Endocrinology and Reproduction Research Branch, National Institute of Child Health and Human Development, National Institutes of Health, Bethesda, Maryland 20892-4510

Address all correspondence and requests for reprints to: Lazar Z. Krsmanovic, Ph.D., Endocrinology and Reproduction Research Branch, Building 49, Room 6A-36, National Institute of Child Health and Human Development, National Institutes of Health, Bethesda, Maryland 20892. E-mail: lazar{at}mail.nih.gov.

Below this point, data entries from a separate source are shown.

Background: an optimization exercise with open tools, aiming at small area. Do not read the settings as production practice.
Only simulation tests tie the RTL to the original design; equivalence was not proved.
Power figures rest on the tool's default switching activity, not on a simulated workload.

==> config.mk <==
export PLATFORM = sky130hd
export DESIGN_NAME = subsys_main
export DESIGN_NICKNAME = subsys_main
export VERILOG_FILES = /design/flow/design.v
export SDC_FILE = /design/flow/constraint.sdc
export NUM_CORES = 4
export LEC_CHECK = 0
export CAP_MARGIN = 20
export CORE_MARGIN = 2
export CORE_UTILIZATION = 40
export SLEW_MARGIN = 20
==> constraint.sdc <==
create_clock -name core_clock -period 5.0 [get_ports {hfclk}]
set_input_delay 1.0000 -clock core_clock [delete_from_list [all_inputs] [get_ports {hfclk}]]
set_output_delay 1.0000 -clock core_clock [all_outputs]
set_load 0.01 [all_outputs]
==> design.v <==
package icb_pkg;
  localparam int XLEN   = 32;
  localparam int ADDR_W = 32;
  typedef logic [ADDR_W-1:0] addr_t;
  typedef logic [XLEN-1:0]   data_t;
  localparam addr_t CLINT_BASE = 32'h0200_0000;
  localparam addr_t PLIC_BASE  = 32'h0C00_0000;
  localparam addr_t GPIO_BASE  = 32'h1001_2000;
  localparam addr_t REGION_MASK = 32'hFFFF_0000;
  localparam logic [1:0] TGT_CLINT = 2'd0;
  localparam logic [1:0] TGT_PLIC  = 2'd1;
  localparam logic [1:0] TGT_GPIO  = 2'd2;
  localparam logic [1:0] TGT_NONE  = 2'd3;
endpackage
package perip_pkg;
  localparam int OFS_W = 16;
  typedef logic [OFS_W-1:0] ofs_t;
  localparam ofs_t CLINT_MSIP        = 16'h0000;
  localparam ofs_t CLINT_MTIMECMP_LO = 16'h4000;
  localparam ofs_t CLINT_MTIMECMP_HI = 16'h4004;
  localparam ofs_t CLINT_MTIME_LO    = 16'hBFF8;
  localparam ofs_t CLINT_MTIME_HI    = 16'hBFFC;
  localparam ofs_t PLIC_CLAIM   = 16'h0004;
  localparam ofs_t PLIC_PENDING = 16'h1000;
  localparam ofs_t PLIC_ENABLE  = 16'h2000;
  localparam int NUM_SRC  = 3;
  localparam int SRC_WDG  = 1;
  localparam int SRC_RTC  = 2;
  localparam int SRC_GPIO = 3;
  localparam int SRC_ID_W = $clog2(NUM_SRC + 1);
  localparam ofs_t GPIO_INPUT_VAL  = 16'h0000;
  localparam ofs_t GPIO_OUTPUT_EN  = 16'h0008;
  localparam ofs_t GPIO_OUTPUT_VAL = 16'h000C;
  localparam ofs_t GPIO_HIGH_IE    = 16'h0028;
  localparam int INSP_ADDR_W = 22;
  localparam int INSP_W      = 32;
endpackage
import icb_pkg::*;
import perip_pkg::*;
module subsys_main
#(
  parameter int GPIO_W      = 32,
  parameter int SYNC_STAGES = 2
) (
  input  logic              hfclk,
  input  logic              reset,
  input  logic              inspect_mode,
  input  logic              inspect_por_rst,
  input  logic              inspect_32k_clk,
  input  logic              inspect_jtag_clk,
  input  logic              aon_wdg_irq_a,
  input  logic              aon_rtc_irq_a,
  input  logic              aon_rtc_toggle_a,
  input  logic              tm_stop,
  input  logic              icb_cmd_valid,
  output logic              icb_cmd_ready,
  input  logic [ADDR_W-1:0] icb_cmd_addr,
  input  logic              icb_cmd_read,
  input  logic [XLEN-1:0]   icb_cmd_wdata,
  output logic              icb_rsp_valid,
  input  logic              icb_rsp_ready,
  output logic              icb_rsp_err,
  output logic [XLEN-1:0]   icb_rsp_rdata,
  input  logic [GPIO_W-1:0] gpio_a_i_ival,
  output logic [GPIO_W-1:0] gpio_a_o_oval,
  output logic [GPIO_W-1:0] gpio_a_o_oe,
  output logic              ext_irq,
  output logic              sft_irq,
  output logic              tmr_irq
);
  logic                   rsp_pend;
  logic [XLEN-1:0]        rsp_data;
  logic                   rsp_err;
  logic [INSP_ADDR_W-1:0] last_addr;
  logic [1:0]             toggle_sync;
  logic                   toggle_q;
  logic [63:0]            mtime;
  logic [63:0]            mtimecmp;
  logic                   msip;
  logic [3:1]             pending;
  logic [3:1]             enable;
  logic [GPIO_W-1:0]      gpio_s0, in_val;
  logic [GPIO_W-1:0]      out_en, out_val, high_ie;
  logic [15:0] ofs;
  logic        r_clint, r_plic, r_gpio;
  logic        s_msip, s_cmp_lo, s_cmp_hi, s_mt_lo, s_mt_hi;
  logic        s_claim, s_pend, s_en;
  logic        s_in, s_oe, s_ov, s_ie;
  logic        hit_any;
  logic        cmd_fire, wr;
  assign ofs     = icb_cmd_addr[15:0];
  assign r_clint = icb_cmd_addr[31:16] == 16'h0200;
  assign r_plic  = icb_cmd_addr[31:16] == 16'h0C00;
  assign r_gpio  = icb_cmd_addr[31:16] == 16'h1001;
  assign s_msip   = r_clint & (ofs == 16'h0000);
  assign s_cmp_lo = r_clint & (ofs == 16'h4000);
  assign s_cmp_hi = r_clint & (ofs == 16'h4004);
  assign s_mt_lo  = r_clint & (ofs == 16'hBFF8);
  assign s_mt_hi  = r_clint & (ofs == 16'hBFFC);
  assign s_claim  = r_plic  & (ofs == 16'h0004);
  assign s_pend   = r_plic  & (ofs == 16'h1000);
  assign s_en     = r_plic  & (ofs == 16'h2000);
  assign s_in     = r_gpio  & (ofs == 16'h2000);
  assign s_oe     = r_gpio  & (ofs == 16'h2008);
  assign s_ov     = r_gpio  & (ofs == 16'h200C);
  assign s_ie     = r_gpio  & (ofs == 16'h2028);
  assign hit_any = s_msip | s_cmp_lo | s_cmp_hi | s_mt_lo | s_mt_hi |
                   s_claim | s_pend | s_en | s_in | s_oe | s_ov | s_ie;
  assign icb_cmd_ready = ~rsp_pend | icb_rsp_ready;
  assign icb_rsp_valid = rsp_pend;
  assign cmd_fire      = icb_cmd_valid & icb_cmd_ready;
  assign wr            = cmd_fire & ~icb_cmd_read;
  logic [3:1] hit;
  logic [1:0] claim_id;
  logic [3:1] claim_clr;
  logic       gpio_irq;
  assign gpio_irq = |(in_val & high_ie);
  assign hit      = pending & enable;
  assign ext_irq  = |hit;
  assign claim_id = hit[1] ? 2'd1 : hit[2] ? 2'd2 : hit[3] ? 2'd3 : 2'd0;
  always_comb begin
    claim_clr = '0;
    if (cmd_fire && icb_cmd_read && s_claim)
      claim_clr = hit & ~(hit - 3'd1);
  end
  always_ff @(posedge hfclk) begin
    if (reset) begin
      pending <= '0;
      enable  <= '0;
    end else begin
      pending <= (pending & ~claim_clr) | {gpio_irq, aon_rtc_irq_a, aon_wdg_irq_a};
      if (wr && s_en)
        enable <= icb_cmd_wdata[3:1];
    end
  end
  logic        tick;
  logic [63:0] mtime_inc;
  assign tick      = toggle_sync[1] & ~toggle_q;
  assign mtime_inc = mtime + {63'd0, tick & ~tm_stop};
  always_ff @(posedge hfclk) begin
    if (reset) begin
      toggle_sync <= '0;
      toggle_q    <= 1'b0;
      msip        <= 1'b0;
      mtime       <= '0;
      mtimecmp    <= '1;
    end else begin
      toggle_sync <= {toggle_sync[0], aon_rtc_toggle_a};
      toggle_q    <= toggle_sync[1];
      mtime[31:0]  <= (wr && s_mt_lo) ? icb_cmd_wdata : mtime_inc[31:0];
      mtime[63:32] <= (wr && s_mt_hi) ? icb_cmd_wdata : mtime_inc[63:32];
      if (wr && s_msip)   msip            <= icb_cmd_wdata[0];
      if (wr && s_cmp_lo) mtimecmp[31:0]  <= icb_cmd_wdata;
      if (wr && s_cmp_hi) mtimecmp[63:32] <= icb_cmd_wdata;
    end
  end
  assign sft_irq = msip;
  assign tmr_irq = mtime >= mtimecmp;
  always_ff @(posedge hfclk) begin
    gpio_s0 <= gpio_a_i_ival;
    in_val  <= gpio_s0;
  end
  always_ff @(posedge hfclk) begin
    if (reset) begin
      out_en  <= '0;
      out_val <= '0;
      high_ie <= '0;
    end else begin
      if (wr && s_oe) out_en  <= icb_cmd_wdata;
      if (wr && s_ov) out_val <= icb_cmd_wdata;
      if (wr && s_ie) high_ie <= icb_cmd_wdata;
    end
  end
  logic [31:0] insp_vec;
  assign insp_vec = {tmr_irq, sft_irq, inspect_32k_clk, inspect_por_rst, ext_irq,
                     inspect_jtag_clk, icb_rsp_ready, icb_rsp_valid, icb_cmd_ready,
                     icb_cmd_valid, last_addr};
  assign gpio_a_o_oe   = inspect_mode ? '1 : out_en;
  assign gpio_a_o_oval = inspect_mode ? insp_vec : out_val;
  logic [31:0] rd_data;
  logic        rd;
  assign rd = icb_cmd_read;
  always_comb begin
    rd_data = ({32{rd & s_cmp_lo}} & mtimecmp[31:0])
            | ({32{rd & s_cmp_hi}} & mtimecmp[63:32])
            | ({32{rd & s_mt_lo}}  & mtime[31:0])
            | ({32{rd & s_mt_hi}}  & mtime[63:32])
            | ({32{rd & s_in}}     & in_val)
            | ({32{rd & s_oe}}     & out_en)
            | ({32{rd & s_ov}}     & out_val)
            | ({32{rd & s_ie}}     & high_ie);
    rd_data[0]   = rd_data[0] | (rd & s_msip & msip) | (rd & s_claim & claim_id[0]);
    rd_data[1]   = rd_data[1] | (rd & s_claim & claim_id[1]) | (rd & s_pend & pending[1]) | (rd & s_en & enable[1]);
    rd_data[3:2] = rd_data[3:2] | ({2{rd & s_pend}} & pending[3:2]) | ({2{rd & s_en}} & enable[3:2]);
  end
  always_ff @(posedge hfclk) begin
    if (reset) begin
      rsp_pend  <= 1'b0;
      last_addr <= '0;
    end else begin
      if (cmd_fire) begin
        rsp_pend  <= 1'b1;
        last_addr <= icb_cmd_addr[INSP_ADDR_W-1:0];
      end else if (icb_rsp_ready) begin
        rsp_pend  <= 1'b0;
      end
    end
  end
  always_ff @(posedge hfclk) begin
    if (icb_cmd_ready) begin
      rsp_data <= rd_data;
      rsp_err  <= ~hit_any;
    end
  end
  assign icb_rsp_rdata = rsp_data;
  assign icb_rsp_err   = rsp_err;
endmodule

Serotonin (5-HT), the endogenous nonselective 5-HT receptor agonist, activates the inositol 1,4,5-triphosphate/calcium (InsP₃/Ca²⁺) signaling pathway and exerts both stimulatory and inhibitory actions on cAMP production and GnRH release in immortalized GnRH neurons. The high degree of similarity between the signaling and secretory responses elicited by GnRH and 5-HT prompted us to target specific 5-HT receptor subtypes to deconvolute the complex actions of these agonists on signal transduction and GnRH release. Specific mRNA transcripts for 5-HT1A, 5-HT2C, 5-HT4, and 5-HT7 were identified in immortalized GnRH neurons (GT1–7). The rate of firing of spontaneous action potentials (APs) by hypothalamic GnRH neurons and cAMP production and pulsatile GnRH release in GT17 cells were profoundly inhibited during activation of the G_i-coupled 5-HT1A receptor. Treatment with a selective agonist to activate the G_q-coupled 5-HT2C receptor increased the rate of firing of spontaneous APs, stimulated InsP₃ production and caused a delayed increase in GnRH release. Selective activation of the G_s-coupled 5-HT4 receptor also increased the rate of firing of APs, stimulated cAMP production, and caused a sustained and robust increase in GnRH release. The ability of 5-HT receptor subtypes expressed in GnRH neurons to activate single or multiple G proteins in a time- and dose-dependent manner differentially regulates the phospholipase C/InsP₃/Ca²⁺, and adenylyl cyclase/cAMP signaling pathways, and thereby regulates the frequency and amplitude of pulsatile GnRH release. This process, in conjunction with the modulation of spontaneous electrical activity of the GnRH neuron, contributes to the control of the pulsatile mode of neuropeptide secretion that is characteristic of GnRH neuronal function in vivo and in vitro.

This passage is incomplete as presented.